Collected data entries

$ cat src/rtl/assert_macros.svh
// assertion helpers used by the rtl top
`ifndef ASSERT_MACROS_SVH
`define ASSERT_MACROS_SVH

`ifndef ASSERT_OFF

// same-cycle implication
`define ASSERT_IMPLIES(label, clk, rst, ante, cons, msg) \
  label: assert property (@(posedge clk) disable iff (rst) (ante) |-> (cons)) \
    else $error(msg);

// next-cycle implication
`define ASSERT_NEXT(label, clk, rst, ante, cons, msg) \
  label: assert property (@(posedge clk) disable iff (rst) (ante) |=> (cons)) \
    else $error(msg);

`else

`define ASSERT_IMPLIES(label, clk, rst, ante, cons, msg)
`define ASSERT_NEXT(label, clk, rst, ante, cons, msg)

`endif

`endif

$ cat src/rtl/lcs_pkg.sv
`default_nettype none

package lcs_pkg;

  // field widths
  localparam int ACTION_W = 3;
  localparam int VALUE_W  = 12;
  localparam int LEVEL_W  = 12;
  localparam int PCT_W    = 7;

  // default current width in milliamps
  localparam int CURRENT_BITS_DEF = 12;

  // reset values of the limits
  localparam int CEILING_RESET = 2000;
  localparam int FLOOR_RESET   = 100;

  // percent scale
  localparam int PCT_MAX   = 100;
  localparam int PCT_SCALE = 200;
  localparam int PCT_HALF  = 50;

  // command codes
  localparam logic [ACTION_W-1:0] ACT_SET_CURRENT = 3'd0;
  localparam logic [ACTION_W-1:0] ACT_SET_PERCENT = 3'd1;
  localparam logic [ACTION_W-1:0] ACT_SET_MAX     = 3'd2;
  localparam logic [ACTION_W-1:0] ACT_SET_FLOOR   = 3'd3;
  localparam logic [ACTION_W-1:0] ACT_ENABLE      = 3'd4;
  localparam logic [ACTION_W-1:0] ACT_DISABLE     = 3'd5;

endpackage

`default_nettype wire

$ cat src/rtl/lcs_cmd_if.sv
`default_nettype none

interface lcs_cmd_if;
  logic                         valid;
  logic                         ready;
  logic [lcs_pkg::ACTION_W-1:0] action;
  logic [lcs_pkg::VALUE_W-1:0]  value;

  modport source (output valid, output action, output value, input ready);
  modport sink   (input valid, input action, input value, output ready);
endinterface

`default_nettype wire

$ cat src/rtl/lcs_res_if.sv
`default_nettype none

interface lcs_res_if;
  logic                        valid;
  logic                        ready;
  logic [lcs_pkg::LEVEL_W-1:0] drive_level;
  logic                        drive_write;
  logic                        drive_off;
  logic [lcs_pkg::LEVEL_W-1:0] setpoint_now;
  logic [lcs_pkg::PCT_W-1:0]   percent_now;
  logic                        on_now;

  modport source (output valid, output drive_level, output drive_write, output drive_off,
                  output setpoint_now, output percent_now, output on_now, input ready);
  modport sink   (input valid, input drive_level, input drive_write, input drive_off,
                  input setpoint_now, input percent_now, input on_now, output ready);
endinterface

`default_nettype wire

$ cat src/rtl/laser_current_setpoint_top.sv
// laser diode current setpoint keeper
// cmd channel: one transaction per command (action, value); ready is high only while
//   the block is idle, so commands are handled one at a time
// res channel: one transaction per command with the driver action (drive_level,
//   drive_write, drive_off) and the stored setpoint, percent and enable flag after it
// timing: commands that need no division pass from acceptance through the prep and done
//   states into the output register; current/percent mapping adds a divide state that runs
//   a bit-serial restoring divider of CURRENT_BITS+9 steps
// pacing: the next command is taken the cycle after a result is loaded, so a command is
//   not taken before the previous one is done; the divider loop sets the pace
// reset: setpoint 0, maximum 2000 mA, threshold 100 mA, percent 0, driver disabled,
//   no result pending
// stall: a finished result sits in the output register; the next command may be taken
//   and worked on, but its result waits until the receiver takes the previous one
`default_nettype none

module laser_current_setpoint_top #(
  parameter int CURRENT_BITS = lcs_pkg::CURRENT_BITS_DEF
) (
  input  wire logic  clk,
  input  wire logic  rst,
  lcs_cmd_if.sink    cmd,
  lcs_res_if.source  res
);

  `include "assert_macros.svh"

  localparam int CB      = CURRENT_BITS;
  localparam int NUM_W   = CURRENT_BITS + 9;   // (a - floor) * 200 + r fits here
  localparam int DEN_W   = CURRENT_BITS + 1;   // 2 * r, and the constant 100
  localparam int VALUE_W = lcs_pkg::VALUE_W;
  localparam int LEVEL_W = lcs_pkg::LEVEL_W;
  localparam int PCT_W   = lcs_pkg::PCT_W;

  // sequencer states
  localparam logic [1:0] S_IDLE = 2'd0;
  localparam logic [1:0] S_PREP = 2'd1;
  localparam logic [1:0] S_DIV  = 2'd2;
  localparam logic [1:0] S_DONE = 2'd3;

  // follow-up work after the command is taken
  localparam logic [1:0] JOB_NONE = 2'd0;
  localparam logic [1:0] JOB_PCT  = 2'd1;   // percent from the setpoint
  localparam logic [1:0] JOB_AMPS = 2'd2;   // setpoint from the percent

  localparam logic [CB-1:0] CUR_MAX = {CB{1'b1}};

  logic [1:0]       state;
  logic [1:0]       job;

  // kept state
  logic [CB-1:0]    setpoint;
  logic [CB-1:0]    ceiling;
  logic [CB-1:0]    lasing_floor;
  logic [PCT_W-1:0] percent;
  logic             on_flag;

  // driver action of the command in flight
  logic             wr_flag;
  logic             off_flag;

  logic             out_valid;
  logic             out_load;

  // command decode
  logic [CB-1:0]    amps;
  logic [CB-1:0]    amps_clip;
  logic [CB-1:0]    set_amps;
  logic [PCT_W-1:0] pct_in;

  // divider hookup
  logic             div_start;
  logic             div_done;
  logic [NUM_W-1:0] div_num;
  logic [DEN_W-1:0] div_den;
  logic [NUM_W-1:0] div_quot;
  logic [CB-1:0]    span;
  logic [CB-1:0]    above;
  logic             falling;
  logic [NUM_W-1:0] prod;
  logic [PCT_W-1:0] pct_clamped;

  function automatic logic [VALUE_W-1:0] value_shift(input logic [VALUE_W-1:0] v);
    value_shift = v >> CURRENT_BITS;
  endfunction

  always_comb begin
    // saturate the raw value when the current width is narrower than the field
    amps      = ((value_shift(cmd.value)) != '0) ? CUR_MAX : CB'(cmd.value);
    amps_clip = (amps > ceiling) ? ceiling : amps;
    // nonzero currents below threshold snap to zero
    set_amps  = (amps_clip != '0 && amps_clip < lasing_floor) ? '0 : amps_clip;
    pct_in    = (cmd.value > VALUE_W'(lcs_pkg::PCT_MAX)) ? PCT_W'(lcs_pkg::PCT_MAX)
                                                         : PCT_W'(cmd.value);
  end

  // mapping operands, taken from the registers in the prep cycle
  always_comb begin
    falling = (ceiling < lasing_floor);
    span    = falling ? (lasing_floor - ceiling) : (ceiling - lasing_floor);
    above   = setpoint - lasing_floor;
    prod    = NUM_W'(percent) * NUM_W'(span);
    if (job == JOB_PCT) begin
      // ((a - floor) * 200 + r) / (2 * r), the times 200 as shifts
      div_num = (NUM_W'(above) << 7) + (NUM_W'(above) << 6) + (NUM_W'(above) << 3)
              + NUM_W'(span);
      div_den = DEN_W'(span) << 1;
    end else begin
      // (p * d + 50) / 100
      div_num = prod + NUM_W'(lcs_pkg::PCT_HALF);
      div_den = DEN_W'(lcs_pkg::PCT_MAX);
    end
    div_start = (state == S_PREP) &&
                (((job == JOB_PCT) && setpoint != '0 && ceiling > lasing_floor &&
                  setpoint >= lasing_floor) ||
                 ((job == JOB_AMPS) && percent != '0));
    // clamp the mapped percent to 1..100
    if (div_quot > NUM_W'(lcs_pkg::PCT_MAX)) begin
      pct_clamped = PCT_W'(lcs_pkg::PCT_MAX);
    end else if (div_quot == '0) begin
      pct_clamped = PCT_W'(1);
    end else begin
      pct_clamped = PCT_W'(div_quot);
    end
  end

  lcs_divider #(
    .NUM_W (NUM_W),
    .DEN_W (DEN_W)
  ) u_div (
    .clk   (clk),
    .rst   (rst),
    .start (div_start),
    .num   (div_num),
    .den   (div_den),
    .done  (div_done),
    .quot  (div_quot)
  );

  // result register can take the finished command when empty or being drained
  assign out_load  = (state == S_DONE) && (!out_valid || res.ready);
  assign cmd.ready = (state == S_IDLE);

  always_ff @(posedge clk) begin
    if (rst) begin
      state        <= S_IDLE;
      job          <= JOB_NONE;
      setpoint     <= '0;
      ceiling      <= CB'(lcs_pkg::CEILING_RESET);
      lasing_floor <= CB'(lcs_pkg::FLOOR_RESET);
      percent      <= '0;
      on_flag      <= 1'b0;
      wr_flag      <= 1'b0;
      off_flag     <= 1'b0;
    end else begin
      case (state)
        S_IDLE: begin
          if (cmd.valid) begin
            state    <= S_PREP;
            job      <= JOB_NONE;
            wr_flag  <= 1'b0;
            off_flag <= 1'b0;
            case (cmd.action)
              lcs_pkg::ACT_SET_CURRENT: begin
                setpoint <= set_amps;
                job      <= JOB_PCT;
                wr_flag  <= on_flag;
              end
              lcs_pkg::ACT_SET_PERCENT: begin
                percent <= pct_in;
                job     <= JOB_AMPS;
                wr_flag <= on_flag;
              end
              lcs_pkg::ACT_SET_MAX: begin
                ceiling <= amps;
                job     <= JOB_PCT;
                // a lowered maximum pulls the setpoint down with it
                if (setpoint > amps) begin
                  setpoint <= amps;
                  wr_flag  <= on_flag;
                end
              end
              lcs_pkg::ACT_SET_FLOOR: begin
                lasing_floor <= amps;
                // setpoint now under threshold: drop to zero and cut the driver if it is on
                if (setpoint != '0 && setpoint < amps) begin
                  setpoint <= '0;
                  percent  <= '0;
                  off_flag <= on_flag;
                end else begin
                  job <= JOB_PCT;
                end
              end
              lcs_pkg::ACT_ENABLE: begin
                on_flag <= 1'b1;
                wr_flag <= 1'b1;
              end
              lcs_pkg::ACT_DISABLE: begin
                on_flag  <= 1'b0;
                off_flag <= 1'b1;
              end
              default: begin
                // unused codes leave everything alone
              end
            endcase
          end
        end
        S_PREP: begin
          if (div_start) begin
            state <= S_DIV;
          end else begin
            state <= S_DONE;
            case (job)
              JOB_PCT: begin
                // zero current or empty range maps to zero, below threshold to one
                if (setpoint == '0 || ceiling <= lasing_floor) begin
                  percent <= '0;
                end else begin
                  percent <= PCT_W'(1);
                end
              end
              JOB_AMPS: begin
                setpoint <= '0;
              end
              default: begin
              end
            endcase
          end
        end
        S_DIV: begin
          if (div_done) begin
            state <= S_DONE;
            if (job == JOB_PCT) begin
              percent <= pct_clamped;
            end else begin
              // step goes from threshold toward the maximum in either direction
              setpoint <= falling ? (lasing_floor - CB'(div_quot))
                                  : (lasing_floor + CB'(div_quot));
            end
          end
        end
        S_DONE: begin
          if (out_load) begin
            state <= S_IDLE;
          end
        end
        default: begin
          state <= S_IDLE;
        end
      endcase
    end
  end

  // output register
  always_ff @(posedge clk) begin
    if (rst) begin
      out_valid <= 1'b0;
    end else if (out_load) begin
      out_valid <= 1'b1;
    end else if (res.ready) begin
      out_valid <= 1'b0;
    end
  end

  always_ff @(posedge clk) begin
    if (out_load) begin
      res.drive_level  <= wr_flag ? LEVEL_W'(setpoint) : '0;
      res.drive_write  <= wr_flag;
      res.drive_off    <= off_flag;
      res.setpoint_now <= LEVEL_W'(setpoint);
      res.percent_now  <= percent;
      res.on_now       <= on_flag;
    end
  end

  assign res.valid = out_valid;

  // a taken command keeps the input closed for at least the next cycle
  `ASSERT_NEXT(a_busy_after_cmd, clk, rst, cmd.valid && cmd.ready, !cmd.ready, "input open after command")
  // a result never both writes a level and switches the driver off
  `ASSERT_IMPLIES(a_write_xor_off, clk, rst, res.valid, !(res.drive_write && res.drive_off), "write and off together")
  // reported percent stays within scale
  `ASSERT_IMPLIES(a_pct_range, clk, rst, res.valid, res.percent_now <= PCT_W'(lcs_pkg::PCT_MAX), "percent out of range")
  // the divider reports completion only while the sequencer waits for it
  `ASSERT_IMPLIES(a_div_in_state, clk, rst, div_done, state == S_DIV, "divider done outside divide state")

endmodule

`default_nettype wire

$ cat src/rtl/lcs_divider.sv
`default_nettype none

// restoring divider, one quotient bit per cycle
module lcs_divider #(
  parameter int NUM_W = 21,
  parameter int DEN_W = 13
) (
  input  wire logic             clk,
  input  wire logic             rst,
  input  wire logic             start,
  input  wire logic [NUM_W-1:0] num,
  input  wire logic [DEN_W-1:0] den,
  output logic                  done,
  output logic [NUM_W-1:0]      quot
);

  localparam int CNT_W = $clog2(NUM_W + 1);

  logic             busy;
  logic [CNT_W-1:0] count;
  logic [DEN_W-1:0] rem;
  logic [NUM_W-1:0] shreg;
  logic [DEN_W:0]   rem_sh;
  logic [DEN_W:0]   rem_diff;
  logic             fits;

  // shift in the next dividend bit, try the subtract
  always_comb begin
    rem_sh   = {rem, shreg[NUM_W-1]};
    rem_diff = rem_sh - {1'b0, den};
    fits     = (rem_sh >= {1'b0, den});
  end

  always_ff @(posedge clk) begin
    if (rst) begin
      busy  <= 1'b0;
      done  <= 1'b0;
      count <= '0;
    end else begin
      done <= 1'b0;
      if (start) begin
        busy  <= 1'b1;
        count <= CNT_W'(NUM_W);
        rem   <= '0;
        shreg <= num;
      end else if (busy) begin
        rem   <= fits ? rem_diff[DEN_W-1:0] : rem_sh[DEN_W-1:0];
        shreg <= {shreg[NUM_W-2:0], fits};
        count <= count - 1'b1;
        if (count == CNT_W'(1)) begin
          busy <= 1'b0;
          done <= 1'b1;
        end
      end
    end
  end

  assign quot = shreg;

endmodule

`default_nettype wire

$ cat src/flat_wrapper.sv
// flat-port wrapper written by rule: the top's interface ports become plain ports
module laser_current_setpoint_top_flat 
#(
  parameter int CURRENT_BITS = lcs_pkg::CURRENT_BITS_DEF
)
  (clk, rst, cmd_valid, cmd_action, cmd_value, cmd_ready, res_valid, res_drive_level, res_drive_write, res_drive_off, res_setpoint_now, res_percent_now, res_on_now, res_ready);
  lcs_cmd_if cmd_i ();
  lcs_res_if res_i ();
  input  wire logic clk;
  input  wire logic rst;
  input wire logic [$bits(cmd_i.valid)-1:0] cmd_valid;
  input wire logic [$bits(cmd_i.action)-1:0] cmd_action;
  input wire logic [$bits(cmd_i.value)-1:0] cmd_value;
  output wire logic [$bits(cmd_i.ready)-1:0] cmd_ready;
  output wire logic [$bits(res_i.valid)-1:0] res_valid;
  output wire logic [$bits(res_i.drive_level)-1:0] res_drive_level;
  output wire logic [$bits(res_i.drive_write)-1:0] res_drive_write;
  output wire logic [$bits(res_i.drive_off)-1:0] res_drive_off;
  output wire logic [$bits(res_i.setpoint_now)-1:0] res_setpoint_now;
  output wire logic [$bits(res_i.percent_now)-1:0] res_percent_now;
  output wire logic [$bits(res_i.on_now)-1:0] res_on_now;
  input wire logic [$bits(res_i.ready)-1:0] res_ready;
  assign cmd_i.valid = cmd_valid;
  assign cmd_i.action = cmd_action;
  assign cmd_i.value = cmd_value;
  assign cmd_ready = cmd_i.ready;
  assign res_valid = res_i.valid;
  assign res_drive_level = res_i.drive_level;
  assign res_drive_write = res_i.drive_write;
  assign res_drive_off = res_i.drive_off;
  assign res_setpoint_now = res_i.setpoint_now;
  assign res_percent_now = res_i.percent_now;
  assign res_on_now = res_i.on_now;
  assign res_i.ready = res_ready;
  laser_current_setpoint_top #(.CURRENT_BITS(CURRENT_BITS)) u_core (.clk(clk), .rst(rst), .cmd(cmd_i), .res(res_i));
endmodule
$ cat config.mk
export PLATFORM = sky130hd
export DESIGN_NAME = laser_current_setpoint_top_flat
export DESIGN_NICKNAME = d
export VERILOG_FILES = /design/src/rtl/lcs_pkg.sv /design/src/rtl/lcs_cmd_if.sv /design/src/rtl/lcs_res_if.sv /design/src/rtl/laser_current_setpoint_top.sv /design/src/rtl/lcs_divider.sv /design/src/flat_wrapper.sv
export VERILOG_INCLUDE_DIRS = /design/src /design/src/rtl
export SDC_FILE = /design/constraint.sdc
export NUM_CORES = 1
export LEC_CHECK = 0
export BUFFER_PORTS_ARGS = -buffer_cell sky130_fd_sc_hd__buf_2
export CORE_ASPECT_RATIO = 0.8
export CORE_MARGIN = 2
export CORE_UTILIZATION = 50
export CTS_CLUSTER_SIZE = 14
export DETAILED_ROUTE_END_ITERATION = 6
export GPL_TIMING_DRIVEN = 0
export MAX_ROUTING_LAYER = met4
export PLACE_DENSITY = 0.67
export SYNTH_ARGS = -nofsm -noshare
export SYNTH_HDL_FRONTEND = slang
export SYNTH_SLANG_ARGS = --single-unit
$ cat constraint.sdc
create_clock -name clk -period 14.7 [get_ports clk]
set_input_delay 2.94 -clock clk [delete_from_list [all_inputs] [get_ports clk]]
set_output_delay 2.94 -clock clk [all_outputs]
set_load 0.005 [all_outputs]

● **EXERCISE REQUIREMENTS**:
Where in the entries above does the word "field" appear? Copy each line that has it.

● **ANSWER SPACE**:
  // field widths
    // saturate the raw value when the current width is narrower than the field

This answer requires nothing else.